In the records that follow, show each line where the word "layout" is present.

[Stored data]
BEGIN

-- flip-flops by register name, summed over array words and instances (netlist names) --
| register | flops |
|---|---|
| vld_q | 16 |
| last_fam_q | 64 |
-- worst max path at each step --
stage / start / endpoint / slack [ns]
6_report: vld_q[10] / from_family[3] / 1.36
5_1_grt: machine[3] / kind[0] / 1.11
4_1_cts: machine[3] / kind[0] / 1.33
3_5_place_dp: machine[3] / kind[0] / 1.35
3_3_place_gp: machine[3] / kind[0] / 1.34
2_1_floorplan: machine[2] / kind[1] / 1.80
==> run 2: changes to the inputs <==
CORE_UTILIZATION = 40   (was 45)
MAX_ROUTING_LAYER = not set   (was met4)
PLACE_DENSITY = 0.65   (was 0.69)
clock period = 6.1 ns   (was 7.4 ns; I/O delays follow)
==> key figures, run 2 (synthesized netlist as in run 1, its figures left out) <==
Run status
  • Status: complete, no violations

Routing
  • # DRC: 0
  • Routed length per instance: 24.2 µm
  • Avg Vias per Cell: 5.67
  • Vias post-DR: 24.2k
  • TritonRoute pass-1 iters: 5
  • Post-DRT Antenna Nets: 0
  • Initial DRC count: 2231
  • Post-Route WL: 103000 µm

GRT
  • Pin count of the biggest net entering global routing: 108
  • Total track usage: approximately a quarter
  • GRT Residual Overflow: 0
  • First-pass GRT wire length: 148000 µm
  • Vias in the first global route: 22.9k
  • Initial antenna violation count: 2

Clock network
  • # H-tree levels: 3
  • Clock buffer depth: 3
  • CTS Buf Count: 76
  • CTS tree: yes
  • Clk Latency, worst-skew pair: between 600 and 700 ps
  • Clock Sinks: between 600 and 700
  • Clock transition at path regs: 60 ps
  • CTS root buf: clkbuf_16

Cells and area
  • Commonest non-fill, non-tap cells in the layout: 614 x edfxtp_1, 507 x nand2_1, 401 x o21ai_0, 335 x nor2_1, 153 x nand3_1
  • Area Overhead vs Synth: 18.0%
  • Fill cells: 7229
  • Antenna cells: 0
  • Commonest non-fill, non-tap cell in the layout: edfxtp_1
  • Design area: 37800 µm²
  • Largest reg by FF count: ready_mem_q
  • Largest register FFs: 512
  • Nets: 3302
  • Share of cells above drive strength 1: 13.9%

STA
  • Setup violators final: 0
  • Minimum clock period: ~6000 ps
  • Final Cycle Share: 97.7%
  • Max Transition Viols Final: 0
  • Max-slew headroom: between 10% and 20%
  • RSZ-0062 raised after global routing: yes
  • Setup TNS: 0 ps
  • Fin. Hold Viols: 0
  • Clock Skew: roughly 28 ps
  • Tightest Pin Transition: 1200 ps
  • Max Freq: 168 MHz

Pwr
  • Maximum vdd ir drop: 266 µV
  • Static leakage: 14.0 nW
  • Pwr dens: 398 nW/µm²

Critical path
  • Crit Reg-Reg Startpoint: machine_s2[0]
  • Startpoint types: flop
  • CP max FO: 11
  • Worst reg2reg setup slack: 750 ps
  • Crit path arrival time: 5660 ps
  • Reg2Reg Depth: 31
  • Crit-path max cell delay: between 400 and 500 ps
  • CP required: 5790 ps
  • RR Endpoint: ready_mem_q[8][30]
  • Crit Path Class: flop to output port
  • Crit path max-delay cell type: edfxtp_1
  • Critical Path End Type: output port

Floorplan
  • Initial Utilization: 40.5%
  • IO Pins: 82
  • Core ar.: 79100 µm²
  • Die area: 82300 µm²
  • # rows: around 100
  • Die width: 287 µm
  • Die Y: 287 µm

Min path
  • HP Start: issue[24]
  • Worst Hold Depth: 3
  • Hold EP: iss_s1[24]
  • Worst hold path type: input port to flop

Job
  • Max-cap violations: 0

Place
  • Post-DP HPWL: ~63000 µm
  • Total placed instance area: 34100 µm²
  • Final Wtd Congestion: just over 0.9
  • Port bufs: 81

END
BEGIN

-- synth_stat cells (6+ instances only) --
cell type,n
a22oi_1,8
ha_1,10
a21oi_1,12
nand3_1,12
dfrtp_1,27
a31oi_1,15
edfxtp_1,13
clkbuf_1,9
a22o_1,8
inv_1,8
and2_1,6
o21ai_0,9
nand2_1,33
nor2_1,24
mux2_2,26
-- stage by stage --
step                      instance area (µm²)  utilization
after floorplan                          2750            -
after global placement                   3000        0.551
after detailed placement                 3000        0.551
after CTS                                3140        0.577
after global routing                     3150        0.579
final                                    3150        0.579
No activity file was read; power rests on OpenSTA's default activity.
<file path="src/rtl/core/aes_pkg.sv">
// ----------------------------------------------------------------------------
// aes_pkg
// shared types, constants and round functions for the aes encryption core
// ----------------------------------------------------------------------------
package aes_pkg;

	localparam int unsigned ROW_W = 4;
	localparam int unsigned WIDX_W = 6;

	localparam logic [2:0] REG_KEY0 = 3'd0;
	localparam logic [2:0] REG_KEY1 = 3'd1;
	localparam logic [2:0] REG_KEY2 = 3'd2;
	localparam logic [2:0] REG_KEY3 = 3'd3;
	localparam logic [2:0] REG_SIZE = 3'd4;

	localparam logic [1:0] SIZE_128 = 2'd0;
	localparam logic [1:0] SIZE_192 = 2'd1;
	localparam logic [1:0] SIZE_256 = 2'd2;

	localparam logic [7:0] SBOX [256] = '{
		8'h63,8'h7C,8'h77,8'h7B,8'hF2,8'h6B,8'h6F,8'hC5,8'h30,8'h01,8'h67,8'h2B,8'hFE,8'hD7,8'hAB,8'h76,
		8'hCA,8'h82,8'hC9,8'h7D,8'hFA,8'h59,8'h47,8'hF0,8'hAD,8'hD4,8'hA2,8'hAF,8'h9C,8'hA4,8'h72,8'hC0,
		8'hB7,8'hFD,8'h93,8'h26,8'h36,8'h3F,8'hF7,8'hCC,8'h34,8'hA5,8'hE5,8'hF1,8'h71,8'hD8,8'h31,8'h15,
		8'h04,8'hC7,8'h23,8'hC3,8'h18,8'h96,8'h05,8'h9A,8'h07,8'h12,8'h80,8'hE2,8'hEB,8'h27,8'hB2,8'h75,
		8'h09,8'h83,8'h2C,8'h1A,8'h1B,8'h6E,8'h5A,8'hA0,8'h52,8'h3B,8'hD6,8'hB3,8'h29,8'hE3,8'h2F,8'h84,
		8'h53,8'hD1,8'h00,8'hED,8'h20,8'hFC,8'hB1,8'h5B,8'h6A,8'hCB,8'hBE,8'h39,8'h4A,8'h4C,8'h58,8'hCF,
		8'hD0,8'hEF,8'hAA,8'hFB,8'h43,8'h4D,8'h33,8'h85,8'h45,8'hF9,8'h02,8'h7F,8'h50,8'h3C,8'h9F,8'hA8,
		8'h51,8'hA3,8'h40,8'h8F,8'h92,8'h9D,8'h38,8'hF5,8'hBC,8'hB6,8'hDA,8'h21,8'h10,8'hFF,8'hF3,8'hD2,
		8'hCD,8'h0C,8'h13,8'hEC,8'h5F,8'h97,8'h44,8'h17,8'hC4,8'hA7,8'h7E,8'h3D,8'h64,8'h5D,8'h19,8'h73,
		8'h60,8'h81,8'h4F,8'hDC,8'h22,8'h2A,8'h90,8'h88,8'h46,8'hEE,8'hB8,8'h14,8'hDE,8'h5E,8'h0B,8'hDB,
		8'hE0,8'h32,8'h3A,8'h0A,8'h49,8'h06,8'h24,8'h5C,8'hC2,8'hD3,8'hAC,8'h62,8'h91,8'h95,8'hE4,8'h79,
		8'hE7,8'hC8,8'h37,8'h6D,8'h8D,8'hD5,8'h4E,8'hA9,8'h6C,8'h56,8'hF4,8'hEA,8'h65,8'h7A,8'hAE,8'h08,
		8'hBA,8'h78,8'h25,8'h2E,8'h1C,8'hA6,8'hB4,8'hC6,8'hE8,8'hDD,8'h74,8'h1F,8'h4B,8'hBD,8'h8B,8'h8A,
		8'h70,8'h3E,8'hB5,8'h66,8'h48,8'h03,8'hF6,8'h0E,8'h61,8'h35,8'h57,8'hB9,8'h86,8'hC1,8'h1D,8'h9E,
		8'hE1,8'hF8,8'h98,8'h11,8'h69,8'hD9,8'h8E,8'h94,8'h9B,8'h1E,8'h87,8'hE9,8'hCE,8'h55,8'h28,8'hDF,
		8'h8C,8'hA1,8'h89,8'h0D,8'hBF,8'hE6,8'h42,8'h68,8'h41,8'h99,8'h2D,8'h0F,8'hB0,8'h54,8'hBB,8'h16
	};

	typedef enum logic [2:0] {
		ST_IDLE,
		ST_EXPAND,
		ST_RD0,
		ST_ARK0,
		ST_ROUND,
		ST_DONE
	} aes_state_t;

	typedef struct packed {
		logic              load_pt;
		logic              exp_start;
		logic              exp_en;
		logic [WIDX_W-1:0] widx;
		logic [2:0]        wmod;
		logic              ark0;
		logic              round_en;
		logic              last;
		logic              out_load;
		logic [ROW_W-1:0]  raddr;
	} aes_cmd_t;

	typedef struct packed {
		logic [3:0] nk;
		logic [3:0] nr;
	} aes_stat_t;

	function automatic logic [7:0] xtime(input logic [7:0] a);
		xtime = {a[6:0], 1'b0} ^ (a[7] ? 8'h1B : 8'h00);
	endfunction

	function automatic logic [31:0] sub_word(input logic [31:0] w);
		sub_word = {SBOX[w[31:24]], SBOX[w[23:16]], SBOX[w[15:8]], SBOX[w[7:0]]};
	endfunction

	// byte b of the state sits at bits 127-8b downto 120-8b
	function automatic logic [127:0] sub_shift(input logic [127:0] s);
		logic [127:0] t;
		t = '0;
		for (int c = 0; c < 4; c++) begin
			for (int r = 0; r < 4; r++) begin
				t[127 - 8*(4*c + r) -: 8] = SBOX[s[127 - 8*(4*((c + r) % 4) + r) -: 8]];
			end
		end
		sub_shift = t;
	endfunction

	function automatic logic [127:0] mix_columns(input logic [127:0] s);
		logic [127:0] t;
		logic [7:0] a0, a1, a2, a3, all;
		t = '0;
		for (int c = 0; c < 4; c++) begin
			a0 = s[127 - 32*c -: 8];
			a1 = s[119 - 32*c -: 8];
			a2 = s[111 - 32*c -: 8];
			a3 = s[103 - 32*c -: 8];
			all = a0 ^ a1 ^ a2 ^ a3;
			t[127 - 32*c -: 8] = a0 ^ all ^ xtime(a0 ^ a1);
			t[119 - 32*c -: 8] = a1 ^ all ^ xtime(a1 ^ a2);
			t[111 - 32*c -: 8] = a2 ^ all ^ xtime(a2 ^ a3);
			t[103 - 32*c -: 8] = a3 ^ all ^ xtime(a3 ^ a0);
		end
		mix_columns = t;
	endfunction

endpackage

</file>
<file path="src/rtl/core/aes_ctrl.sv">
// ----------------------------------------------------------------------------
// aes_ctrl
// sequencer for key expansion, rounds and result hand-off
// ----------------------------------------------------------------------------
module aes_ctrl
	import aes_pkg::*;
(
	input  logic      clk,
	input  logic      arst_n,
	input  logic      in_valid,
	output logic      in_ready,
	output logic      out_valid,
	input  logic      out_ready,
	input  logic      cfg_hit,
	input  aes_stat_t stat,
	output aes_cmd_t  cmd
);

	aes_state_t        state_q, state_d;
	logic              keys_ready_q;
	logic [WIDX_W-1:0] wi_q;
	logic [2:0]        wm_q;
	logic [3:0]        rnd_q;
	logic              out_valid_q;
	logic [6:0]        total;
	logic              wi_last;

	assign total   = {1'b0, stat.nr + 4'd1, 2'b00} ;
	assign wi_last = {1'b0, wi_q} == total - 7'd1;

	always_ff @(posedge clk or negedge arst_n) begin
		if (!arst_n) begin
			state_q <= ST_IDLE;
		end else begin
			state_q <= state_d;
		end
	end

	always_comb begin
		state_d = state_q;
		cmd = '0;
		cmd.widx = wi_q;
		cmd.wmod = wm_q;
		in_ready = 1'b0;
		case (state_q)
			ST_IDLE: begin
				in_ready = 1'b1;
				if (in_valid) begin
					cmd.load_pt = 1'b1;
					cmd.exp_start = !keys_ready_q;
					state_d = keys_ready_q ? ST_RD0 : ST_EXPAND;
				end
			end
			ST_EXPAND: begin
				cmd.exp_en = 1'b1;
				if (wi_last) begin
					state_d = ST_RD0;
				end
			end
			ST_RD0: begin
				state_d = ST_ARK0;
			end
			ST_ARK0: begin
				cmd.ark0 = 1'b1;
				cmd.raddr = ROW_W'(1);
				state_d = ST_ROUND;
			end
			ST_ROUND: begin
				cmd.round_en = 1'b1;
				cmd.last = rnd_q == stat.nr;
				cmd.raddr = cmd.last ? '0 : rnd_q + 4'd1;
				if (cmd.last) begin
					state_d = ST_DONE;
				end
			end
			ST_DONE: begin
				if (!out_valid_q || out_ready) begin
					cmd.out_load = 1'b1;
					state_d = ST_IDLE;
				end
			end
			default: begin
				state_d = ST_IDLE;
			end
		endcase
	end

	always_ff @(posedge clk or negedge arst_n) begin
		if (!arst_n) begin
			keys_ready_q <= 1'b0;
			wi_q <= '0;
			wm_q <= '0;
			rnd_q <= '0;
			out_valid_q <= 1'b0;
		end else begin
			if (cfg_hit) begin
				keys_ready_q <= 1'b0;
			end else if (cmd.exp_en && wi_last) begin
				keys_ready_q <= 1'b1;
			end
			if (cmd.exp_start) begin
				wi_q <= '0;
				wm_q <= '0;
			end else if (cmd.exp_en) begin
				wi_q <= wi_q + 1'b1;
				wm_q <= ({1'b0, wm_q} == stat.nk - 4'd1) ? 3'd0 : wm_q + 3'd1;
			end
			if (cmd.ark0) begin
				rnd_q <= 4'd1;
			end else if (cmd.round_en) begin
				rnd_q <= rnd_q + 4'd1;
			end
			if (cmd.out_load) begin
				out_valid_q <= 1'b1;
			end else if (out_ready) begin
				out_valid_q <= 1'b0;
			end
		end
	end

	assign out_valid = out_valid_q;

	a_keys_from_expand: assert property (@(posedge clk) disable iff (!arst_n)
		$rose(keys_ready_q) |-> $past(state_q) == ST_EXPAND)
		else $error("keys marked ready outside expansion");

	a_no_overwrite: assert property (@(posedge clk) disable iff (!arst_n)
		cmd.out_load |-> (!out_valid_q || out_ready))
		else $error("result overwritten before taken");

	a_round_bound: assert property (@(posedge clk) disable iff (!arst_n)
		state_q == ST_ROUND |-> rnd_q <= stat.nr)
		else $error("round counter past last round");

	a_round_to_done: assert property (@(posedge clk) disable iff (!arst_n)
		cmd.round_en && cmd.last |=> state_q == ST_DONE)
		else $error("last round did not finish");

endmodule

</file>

END

**ANSWER TO THE EXERCISE:**
  • Commonest non-fill, non-tap cells in the layout: 614 x edfxtp_1, 507 x nand2_1, 401 x o21ai_0, 335 x nor2_1, 153 x nand3_1
  • Commonest non-fill, non-tap cell in the layout: edfxtp_1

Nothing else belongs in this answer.